The team of Rositsa Yakimova, professor emerita at Linköping University (LiU), has been focused on graphene fabrication by thermal decomposition of silicon carbide (SiC).

Yakimova and her team have pioneered a unique high temperature graphene process for graphene growth on SiC. Upon heating, the surface of SiC crystals undergoes decomposition due to sublimation, forming a vapour phase without passing a liquid phase. As determined by thermodynamics of the SiC binary system, silicon has the highest vapour pressure among all vapour species above SiC. Hence, Si leaves while carbon resides on the surface and re-bonds to form C layers of honeycomb-lattice symmetry possessing in-plane sp2 bonding. The method developed at LiU is derived from decades of experience in growing SiC crystals by sublimation. The availability of profound understanding of crystal growth mechanisms has been an excellent prerequisite for graphene growth recipes. In the commonly used low index crystal orientation, SiC substrates have two non-equivalent faces which are terminated either by Si or C atoms.

Combining the competence of graphene fabrication with that of processing (Chalmers, Sweden) and quantum metrology (NPL, UK) has empowered, for the first time, the demonstration of a Quantum Hall resistance quantisation accuracy of three parts per billion in monolayer epitaxial graphene at 300mK, four orders of magnitude better than previously reported (Nature Nanotechn., 2010). In 2010, Professors Sirs Konstantin Novoselov and Andre Geim were awarded the Nobel Prize in Physics for isolating the 2D crystal graphene and demonstrating its non-classical physical properties. The same year one of the first EU projects on graphene, ConceptGraphene, aiming at wafer scale electronics, was funded, in which Yakimova supplied the graphene required. In the following years, graphene research has reached unbelievable hype. Yakimova has been involved in graphene-related projects funded by the EUROGRAPHENE programme, FP7 and EMRP Grant Researcher. She is a principal investigator (PI) in work package materials in the Graphene Flagship and a grant holder or PI of several national grants. The area of the graphene on SiC can be as large as that of the substrate. SiC wafers six inches in size are available on the market today and eight-inch wafers are under development. Most importantly, graphene continuity is not broken up by grain boundaries or other extended defects. Specific features of this type of graphene are the step edges which are intrinsically formed due to step bunching in SiC hexagonal polytypes (6H and 4H). An undesirable consequence of this phenomenon is the enhanced Si sublimation at the step edges which facilitates local bilayer graphene formation. The presence of bilayers can affect the sheet resistance of graphene and deteriorate device performance. This is more pronounced and therefore crucial when growing graphene on a wafer scale. The team led by Yakimova has reached sufficient understanding of the operation conditions through comprehensive analysis of the step bunching process and its control during high temperature graphene growth on SiC (Carbon, 2013).
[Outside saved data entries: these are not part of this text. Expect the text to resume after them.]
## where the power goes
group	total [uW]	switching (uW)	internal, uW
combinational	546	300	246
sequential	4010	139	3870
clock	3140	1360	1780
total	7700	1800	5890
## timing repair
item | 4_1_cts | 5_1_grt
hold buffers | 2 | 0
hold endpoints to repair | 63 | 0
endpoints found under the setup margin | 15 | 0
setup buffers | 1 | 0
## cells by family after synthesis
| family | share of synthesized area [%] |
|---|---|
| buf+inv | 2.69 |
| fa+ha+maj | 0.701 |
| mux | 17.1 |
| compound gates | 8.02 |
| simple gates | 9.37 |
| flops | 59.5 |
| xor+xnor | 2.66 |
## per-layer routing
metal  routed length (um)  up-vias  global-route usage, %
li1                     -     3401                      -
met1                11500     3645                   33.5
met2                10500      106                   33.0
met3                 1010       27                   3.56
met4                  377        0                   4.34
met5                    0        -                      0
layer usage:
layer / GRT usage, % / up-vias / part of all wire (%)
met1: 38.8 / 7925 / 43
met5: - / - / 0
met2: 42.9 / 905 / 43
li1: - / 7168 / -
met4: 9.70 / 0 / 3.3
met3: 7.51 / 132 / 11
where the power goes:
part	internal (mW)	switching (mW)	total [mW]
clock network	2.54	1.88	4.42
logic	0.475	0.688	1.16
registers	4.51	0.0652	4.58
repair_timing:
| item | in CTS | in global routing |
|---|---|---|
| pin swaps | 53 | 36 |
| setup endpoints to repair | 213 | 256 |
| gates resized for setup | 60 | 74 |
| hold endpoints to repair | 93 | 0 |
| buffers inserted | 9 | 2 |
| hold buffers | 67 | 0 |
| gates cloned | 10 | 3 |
## config.mk

```make
export PLATFORM = sky130hd
export DESIGN_NAME = wb_top
export DESIGN_NICKNAME = d
export VERILOG_FILES = /design/src/source/video_pkg.sv /design/src/source/wb_pkg.sv /design/src/source/frame_stats.sv /design/src/source/gain_apply.sv /design/src/source/gain_calc.sv /design/src/source/wb_divider.sv /design/src/source/wb_top.sv
export SDC_FILE = /design/constraint.sdc
export NUM_CORES = 1
export LEC_CHECK = 0
export BUFFER_PORTS_ARGS = -buffer_cell sky130_fd_sc_hd__buf_2
export CORE_MARGIN = 4
export CORE_UTILIZATION = 26
export DETAILED_ROUTE_END_ITERATION = 8
export PLACE_DENSITY_LB_ADDON = 0.3
export SKIP_CTS_REPAIR_TIMING = 1
export SLEW_MARGIN = 20
export SYNTH_ARGS = -nofsm -noshare
export SYNTH_HDL_FRONTEND = slang
export SYNTH_SLANG_ARGS = --single-unit
```

## constraint.sdc

```tcl
create_clock -name clk -period 5.4 [get_ports clk]
set_clock_uncertainty 0.15 [all_clocks]
set_input_delay 0.54 -clock clk [delete_from_list [all_inputs] [get_ports clk]]
set_output_delay 0.54 -clock clk [all_outputs]
set_load 0.05 [all_outputs]
```
--- config.mk ---
export PLATFORM = sky130hd
export DESIGN_NAME = fifo_load_fsm
export DESIGN_NICKNAME = d
export VERILOG_FILES = /design/src/common/sample_pkg.sv /design/src/fifo16ch_wide/fifo_load_fsm.sv
export SDC_FILE = /design/constraint.sdc
export NUM_CORES = 1
export LEC_CHECK = 0
export ABC_AREA = 1
export BUFFER_PORTS_ARGS = -buffer_cell sky130_fd_sc_hd__buf_2
export CAP_MARGIN = 20
export CORE_MARGIN = 5
export CORE_UTILIZATION = 30
export DETAILED_ROUTE_END_ITERATION = 10
export PLACE_DENSITY = 0.47
export SLEW_MARGIN = 5
export SYNTH_ARGS = -nofsm -noshare
export SYNTH_HDL_FRONTEND = slang
export SYNTH_SLANG_ARGS = --single-unit
--- constraint.sdc ---
create_clock -name WRCLK -period 3.3 [get_ports WRCLK]
set_input_delay 0.66 -clock WRCLK [delete_from_list [all_inputs] [get_ports WRCLK]]
set_output_delay 0.66 -clock WRCLK [all_outputs]
set_load 0.01 [all_outputs]
--- src/common/sample_pkg.sv ---
`default_nettype none

package sample_pkg;

	//////////////////////////////
	// front-end geometry
	//////////////////////////////
	localparam int N_CH            = 16;    // adc channels
	localparam int SMP_W           = 12;    // bits per adc word
	localparam int N_GRP           = 6;     // groups per sample period
	localparam int SEL_W           = 3;
	localparam int SAMP_W          = 7;     // sample count, samp_max
	localparam int CH_FIFO_DEPTH   = 1024;
	localparam int INFO_FIFO_DEPTH = 16;    // event records

	// group index of the last group in a period
	localparam logic [SEL_W-1:0] SEL_LAST = SEL_W'(N_GRP - 1);

	// one word per channel, ch15 in the top bits
	typedef struct packed {
		logic [SMP_W-1:0] ch15, ch14, ch13, ch12;
		logic [SMP_W-1:0] ch11, ch10, ch9, ch8;
		logic [SMP_W-1:0] ch7, ch6, ch5, ch4;
		logic [SMP_W-1:0] ch3, ch2, ch1, ch0;
	} adc_group_t;

	//////////////////////////////
	// event record, 42 bits
	//////////////////////////////
	typedef struct packed {
		logic        multi_ovlp;    // two or more merged triggers
		logic        ovlp;          // at least one merged trigger
		logic [3:0]  ovlp_cnt;
		logic [11:0] l1a_mtch_cnt;
		logic [23:0] l1a_cnt;
	} l1a_info_t;

	// load controller states
	typedef enum logic {
		IDLE,
		LOAD
	} load_state_t;

endpackage

`default_nettype wire

--- src/fifo16ch_wide/fifo_load_fsm.sv ---
`default_nettype none

module fifo_load_fsm (
	input  logic                          WRCLK,
	input  logic                          srst,
	input  logic                          evt_start,
	input  logic [sample_pkg::SEL_W-1:0]  sel,
	input  logic [sample_pkg::SAMP_W-1:0] samp_max,
	output logic                          sinc,
	output logic                          busy
);
	import sample_pkg::*;

	load_state_t       state;
	load_state_t       state_nxt;
	logic [SAMP_W-1:0] sample;       // sample within the event
	logic [SAMP_W-1:0] sample_nxt;
	logic              period_end;

	assign period_end = (sel == SEL_LAST);

	//////////////////////////////
	// next state
	//////////////////////////////
	always_comb begin
		state_nxt  = state;
		sample_nxt = sample;
		case (state)
			IDLE: begin
				if (evt_start) begin
					state_nxt  = LOAD;
					sample_nxt = '0;
				end
			end
			LOAD: begin
				if (period_end) begin
					if (evt_start) begin
						sample_nxt = '0;    // merged trigger stretches the window
					end else if (sample == samp_max) begin
						state_nxt  = IDLE;
						sample_nxt = '0;
					end else begin
						sample_nxt = sample + 1'b1;
					end
				end
			end
			default: state_nxt = IDLE;
		endcase
	end

	always_ff @(posedge WRCLK or posedge srst) begin
		if (srst) begin
			state  <= IDLE;
			sample <= '0;
		end else begin
			state  <= state_nxt;
			sample <= sample_nxt;
		end
	end

	assign busy = (state == LOAD);
	assign sinc = busy;     // all channel fifos write while loading

endmodule

`default_nettype wire
`config.mk`:
```
export PLATFORM = sky130hd
export DESIGN_NAME = l1a_tracker
export DESIGN_NICKNAME = d
export VERILOG_FILES = /design/src/common/sample_pkg.sv /design/src/hw/l1a_tracker.sv
export SDC_FILE = /design/constraint.sdc
export NUM_CORES = 1
export LEC_CHECK = 0
export ABC_AREA = 1
export BUFFER_PORTS_ARGS = -buffer_cell sky130_fd_sc_hd__buf_2
export CORE_ASPECT_RATIO = 1.2
export CORE_UTILIZATION = 46
export CTS_BUF_LIST = sky130_fd_sc_hd__clkbuf_4 sky130_fd_sc_hd__clkbuf_8
export DETAILED_ROUTE_END_ITERATION = 8
export PLACE_DENSITY = 0.81
export SYNTH_ARGS = -nofsm -noshare
export SYNTH_HDL_FRONTEND = slang
export SYNTH_SLANG_ARGS = --single-unit
export TNS_END_PERCENT = 1
```
`constraint.sdc`:
```
create_clock -name WRCLK -period 1.5 [get_ports WRCLK]
set_clock_uncertainty 0.15 [all_clocks]
set_input_delay 0.3 -clock WRCLK [delete_from_list [all_inputs] [get_ports WRCLK]]
set_output_delay 0.3 -clock WRCLK [all_outputs]
set_load 0.01 [all_outputs]
```
`src/common/sample_pkg.sv`:
```
`default_nettype none

package sample_pkg;

	//////////////////////////////
	// front-end geometry
	//////////////////////////////
	localparam int N_CH            = 16;    // adc channels
	localparam int SMP_W           = 12;    // bits per adc word
	localparam int N_GRP           = 6;     // groups per sample period
	localparam int SEL_W           = 3;
	localparam int SAMP_W          = 7;     // sample count, samp_max
	localparam int CH_FIFO_DEPTH   = 1024;
	localparam int INFO_FIFO_DEPTH = 16;    // event records

	// group index of the last group in a period
	localparam logic [SEL_W-1:0] SEL_LAST = SEL_W'(N_GRP - 1);

	// one word per channel, ch15 in the top bits
	typedef struct packed {
		logic [SMP_W-1:0] ch15, ch14, ch13, ch12;
		logic [SMP_W-1:0] ch11, ch10, ch9, ch8;
		logic [SMP_W-1:0] ch7, ch6, ch5, ch4;
		logic [SMP_W-1:0] ch3, ch2, ch1, ch0;
	} adc_group_t;

	//////////////////////////////
	// event record, 42 bits
	//////////////////////////////
	typedef struct packed {
		logic        multi_ovlp;    // two or more merged triggers
		logic        ovlp;          // at least one merged trigger
		logic [3:0]  ovlp_cnt;
		logic [11:0] l1a_mtch_cnt;
		logic [23:0] l1a_cnt;
	} l1a_info_t;

	// load controller states
	typedef enum logic {
		IDLE,
		LOAD
	} load_state_t;

endpackage

`default_nettype wire

```
`src/hw/l1a_tracker.sv`:
```
`default_nettype none

module l1a_tracker (
	input  logic                         WRCLK,
	input  logic                         srst,
	input  logic                         l1a,
	input  logic                         l1a_match,
	input  logic [sample_pkg::SEL_W-1:0] sel,
	input  logic                         busy,
	output logic                         evt_start,
	output sample_pkg::l1a_info_t        info_din,
	output logic [23:0]                  l1a_cnt,
	output logic [11:0]                  l1a_mtch_cnt
);
	import sample_pkg::*;

	logic       pending;     // matched trigger not yet started
	logic [3:0] ovlp_cnt;
	logic [3:0] ovlp_new;

	//////////////////////////////
	// trigger counters
	//////////////////////////////
	always_ff @(posedge WRCLK or posedge srst) begin
		if (srst) begin
			l1a_cnt      <= '0;
			l1a_mtch_cnt <= '0;
		end else begin
			if (l1a)
				l1a_cnt <= l1a_cnt + 1'b1;
			if (l1a_match)
				l1a_mtch_cnt <= l1a_mtch_cnt + 1'b1;
		end
	end

	//////////////////////////////
	// event start
	//////////////////////////////

	// release only on the last group, so loading begins at group 0
	assign evt_start = pending & (sel == SEL_LAST);

	always_ff @(posedge WRCLK or posedge srst) begin
		if (srst)
			pending <= 1'b0;
		else
			pending <= l1a_match | (pending & ~evt_start);  // new match wins
	end

	//////////////////////////////
	// overlap tracking
	//////////////////////////////

	// count after this start; zero once the load has ended
	always_comb begin
		ovlp_new = '0;
		if (busy) begin
			if (evt_start && !(&ovlp_cnt))
				ovlp_new = ovlp_cnt + 1'b1;
			else
				ovlp_new = ovlp_cnt;    // hold, or saturated at 15
		end
	end

	always_ff @(posedge WRCLK or posedge srst) begin
		if (srst)
			ovlp_cnt <= '0;
		else
			ovlp_cnt <= ovlp_new;
	end

	// record written to the info fifo on evt_start
	always_comb begin
		info_din.multi_ovlp   = (ovlp_new > 4'd1);
		info_din.ovlp         = (ovlp_new != 4'd0);
		info_din.ovlp_cnt     = ovlp_new;
		info_din.l1a_mtch_cnt = l1a_mtch_cnt;
		info_din.l1a_cnt      = l1a_cnt;
	end

endmodule

`default_nettype wire

```
==> results of run 1 <==
## per-layer routing
| layer | up-vias | share of wire |
|---|---|---|
| met4 | 0 | 0.0062 |
| li1 | 1012 | - |
| met5 | - | 0 |
| met1 | 963 | 0.41 |
| met3 | 4 | 0.047 |
| met2 | 64 | 0.54 |
## state kept, by name, summed over array words and instances, names as in the netlist
name and count:
l1a_mtch_cnt 12, ovlp_cnt 4, pending 1, l1a_cnt 24
## kinds of logic after synthesis
| group | count (synthesis) | synth area share |
|---|---|---|
| xor+xnor | 25 | 0.0918 |
| fa+ha+maj | 3 | 0.0157 |
| compound gates | 4 | 0.00839 |
| mux | 1 | 0.00472 |
| simple gates | 133 | 0.265 |
| flops | 41 | 0.430 |
| buf+inv | 81 | 0.185 |
## cell usage in the layout, fill, tap and decap left out, drive strengths merged
cell type,count
nor2,25
nor3,5
clkbuf,7
o21ai,4
nand4,12
dfrtp,41
ha,3
nand2,63
mux2,1
nand3,27
inv,44
dlygate4sd3,1
xnor2,12
xor2,13
buf,108
nand3b,1
## synth_stat cells
cell type	number
sky130_fd_sc_hd__nor2_2	1
sky130_fd_sc_hd__nor3_1	5
sky130_fd_sc_hd__nor2_1	21
sky130_fd_sc_hd__nand3b_1	1
sky130_fd_sc_hd__dfrtp_1	41
sky130_fd_sc_hd__nor2_4	2
sky130_fd_sc_hd__clkbuf_2	1
sky130_fd_sc_hd__ha_1	3
sky130_fd_sc_hd__nand2_1	58
sky130_fd_sc_hd__nand3_1	26
sky130_fd_sc_hd__buf_4	36
sky130_fd_sc_hd__mux2_2	1
sky130_fd_sc_hd__o21ai_0	3
sky130_fd_sc_hd__inv_1	44
sky130_fd_sc_hd__xor2_1	13
sky130_fd_sc_hd__nand2_2	5
sky130_fd_sc_hd__nand4_1	12
sky130_fd_sc_hd__o21ai_1	1
sky130_fd_sc_hd__nor2_8	1
sky130_fd_sc_hd__nand3_4	1
sky130_fd_sc_hd__xnor2_1	12
## final cells by class
class                   instances  area [µm²]  area share
flip-flops and latches         41        1030       0.349
repair buffers                109         619       0.210
clock buffers                   7        90.1      0.0305
well taps                      60        75.1      0.0254
inverters                      44         165      0.0560
multi-input cells             166         972       0.329
## worst paths after layout
check	to	cells past startpoint	startpoint
worst max register to register	l1a_cnt[18]	8	l1a_cnt[1]
worst min-delay path	ovlp_cnt[3]	3	busy
min in group asynchronous	l1a_mtch_cnt[3]	4	srst
worst max-delay path	info_din[40]	7	ovlp_cnt[0]
worst min register to register	l1a_cnt[23]	2	l1a_cnt[23]
max in group asynchronous	l1a_cnt[10]	4	srst
## per-stage QoR
| step | utilization | cells | instance area [µm²] | power [mW] |
|---|---|---|---|---|
| global placement | 0.563 | 419 | 2800 | 2.66 |
| floorplan | - | 288 | 2400 | 2.33 |
| finish | 0.593 | 427 | 2950 | 3.46 |
| global route | 0.593 | 427 | 2950 | 3.69 |
| CTS | 0.586 | 427 | 2920 | 3.46 |
| detailed placement | 0.563 | 419 | 2800 | 2.70 |
## critical path, delay by kind of cell, from the launching register on
family	cells	cell delay, ns
and+or+nand+nor	5	0.53
adders and majority gates	1	0.21
buffers and inverters	1	0.14
DFF	1	0.39
## power by group through the flow
stage / clock network [mW] / logic, mW / registers (mW)
6_report: 0.739 / 1.24 / 1.48
2_1_floorplan: 0 / 0.720 / 1.61
3_5_place_dp: 0 / 1.20 / 1.50
3_3_place_gp: 0 / 1.18 / 1.49
4_1_cts: 0.767 / 1.21 / 1.48
5_1_grt: 0.809 / 1.37 / 1.51
## repair_timing
action / CTS / global route
setup endpoints to repair: 12 / 23
hold buffers: 1 / 0
pin swaps: 3 / 4
setup buffers: 0 / 0
hold endpoints to repair: 41 / 0
resized for setup: 6 / 11
==> impl_metrics.toml, run 1 <==
[grt]
global_route.usage.met3 = 0.0492
grt_util_all_layers = 0.188
grt_max_degree = 30
globalRoute.totalOverflow = 0
global_route.usage.met2 = 0.351
grt_pass1_vias = 1818
grtUsageMet1 = 0.205
antenna_found_initial = 0
grt_pass1_wl_um = 7740
grt_busiest_layer = "met2"

[power_and_ir_drop]
netSwitchingFraction = 0.351
max-vdd-ir-drop_mv = 0.786
clockPowerShare = 0.214
cellLeakagePower_nw = 1.74
cell_internal_pwr_mw = 2.24
net-switching-power_mw = 1.21
p_comb_frac = 0.359
p_seq_frac = 0.428
power_density_nw_per_um2 = 1170

[logic_synthesis]
synth_largest_type_area_fraction = 0.430
synth_sequential_area_ratio = 0.430
ys_seq_elements = 41
synth_largest_area_cell = "sky130_fd_sc_hd__dfrtp_1"
library_cells_used_by_synthesis = 21
synthesis.area_um2 = 2390
post_synthesis_net_count = 299
synth_warnings = 0
avgSynthCellArea_um2 = 8.28
yosys-top-cells-area = "sky130_fd_sc_hd__dfrtp_1, sky130_fd_sc_hd__buf_4, sky130_fd_sc_hd__nand2_1, sky130_fd_sc_hd__inv_1, sky130_fd_sc_hd__nand3_1"
netlist_instances = 288

[cts]
clock_insertion_delay_worst_skew_ns = 0.28
htreeDepth = 2
cts.path.max_buffers = 2
cts_made_buffers = 5
cts.root.buffer_cell = "sky130_fd_sc_hd__clkbuf_8"
cts_tree = "yes"
clkSlewWorstSetupHoldPaths_ns = 0.07
clock-sinks = 41

[worst_setup_path]
crit_slowest_cell = "sky130_fd_sc_hd__dfrtp_1"
critPathMaxStageDelay_ns = 0.39
rrSetupSlack_ns = -0.03
setup.worst_path.end_class = "output port"
crit_path_cell_trace = "ha_2 > nand3_1 > nand3_1 > nand2_1 > nand3_1 > nand4_1 > buf_2"
worst-setup-path-type = "reg2out"
critical_path_required_ns = 1.05
crit_start_category = "flip-flop"
crit_arrival_ns = 1.54
worst_path_most_repeated_cell = "sky130_fd_sc_hd__nand3_1"
critical_path.max_fanout = 3

[floorplan]
die_area_um2 = 5480
floorplan.die.height_um = 80.9
start_util = 0.480
boundaryPins = 87
floorplan.rows = 28
die_x_um = 67.7
placeableCoreArea_um2 = 4970

[timing]
worst_slew_margin_rel = 0.749
tightest_slew_ns = 0.376
finalHoldWorstSlack_ns = 0.165
clock.fmax_mhz = 502
grt_setup_unrepaired = "yes"
final-setup-viol-count = 8
finalCriticalPeriod_ns = 1.99
finalHoldViolations = 0
timing_max_transition_violations_final = 0
period_share = 1.33
setup_slack_of_the_critical_path_after_layout_ns = -0.491
fin_tns_setup_ns = -2.66

[drt]
route.detailed.drc = 0
ant_nets = 0
first_iter_violations = 60
totalWireLength_um = 4980
dr.pass1.iters = 4
vias = 2043
drt-vias-per-instance = 4.78
final_routed_wire_length_divided_by_cell_count_um = 11.7

[outcome]
status = "complete, but fails checks"
failed_checks = "negative setup slack"

[worst_hold_path]
min-delay-path-class = "in2reg"

[place]
place_worst_setup_slack_ns = -0.189
gp_congestion = 0.791
dpl.hpwl_um = 3860
placement.io_buffers = 86

[final_layout]
num-fill-cells = 447
layout-drive-gt1-share = 0.381
final_net_count = 378
antennaDiodeCount = 0
area_delta_synth_final_pct = 23.7

[run]
drv_cap = 0
No activity file was read; power rests on OpenSTA's default activity.
==> run 2: changes to the inputs <==
--- a/config.mk
+++ b/config.mk
@@ -5,14 +5,13 @@
 export SDC_FILE = /design/constraint.sdc
 export NUM_CORES = 1
 export LEC_CHECK = 0
-export ABC_AREA = 1
 export BUFFER_PORTS_ARGS = -buffer_cell sky130_fd_sc_hd__buf_2
 export CORE_ASPECT_RATIO = 1.2
-export CORE_UTILIZATION = 46
+export CORE_UTILIZATION = 45
 export CTS_BUF_LIST = sky130_fd_sc_hd__clkbuf_4 sky130_fd_sc_hd__clkbuf_8
 export DETAILED_ROUTE_END_ITERATION = 8
 export PLACE_DENSITY = 0.81
 export SYNTH_ARGS = -nofsm -noshare
 export SYNTH_HDL_FRONTEND = slang
 export SYNTH_SLANG_ARGS = --single-unit
-export TNS_END_PERCENT = 1
+export TNS_END_PERCENT = 10
==> run 2 against run 1 <==
Effect of this change: the flow still finishes with violations (negative setup slack); count of clock-buffer cells in the layout unchanged; sequential power about the same; utilization increased by 1.8 points; worst setup slack lost 0.089 ns; critical path type unchanged; critical endpoint unchanged.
Due to the increasing demand for large area electronic-grade graphene, the inventors of “high temperature graphene process” for graphene growth started up the company Graphensic AB as a spin off from LiU in 2011. The co-founders, Professor Rositsa Yakimova and collegues, have the mission to progress the company to become a leading supplier of wafer scale graphene not only in Europe but worldwide. The strong interaction between the company and the research group is a motor of the new product development. The company has acquired a graphene growth reactor with a capacity of three wafers up to four inches each. This is in line with the requirements of the Graphene Flagship for attaining industrial scale production of graphene. This will be facilitated by an immediate feedback from the research work package. Graphensic is a member of the Swedish initiative for graphene development (SIO Grafen). The aim is to strengthen graphene activities and collaborations on a national level, and drive the Swedish industry towards the production of graphene-based materials and systems.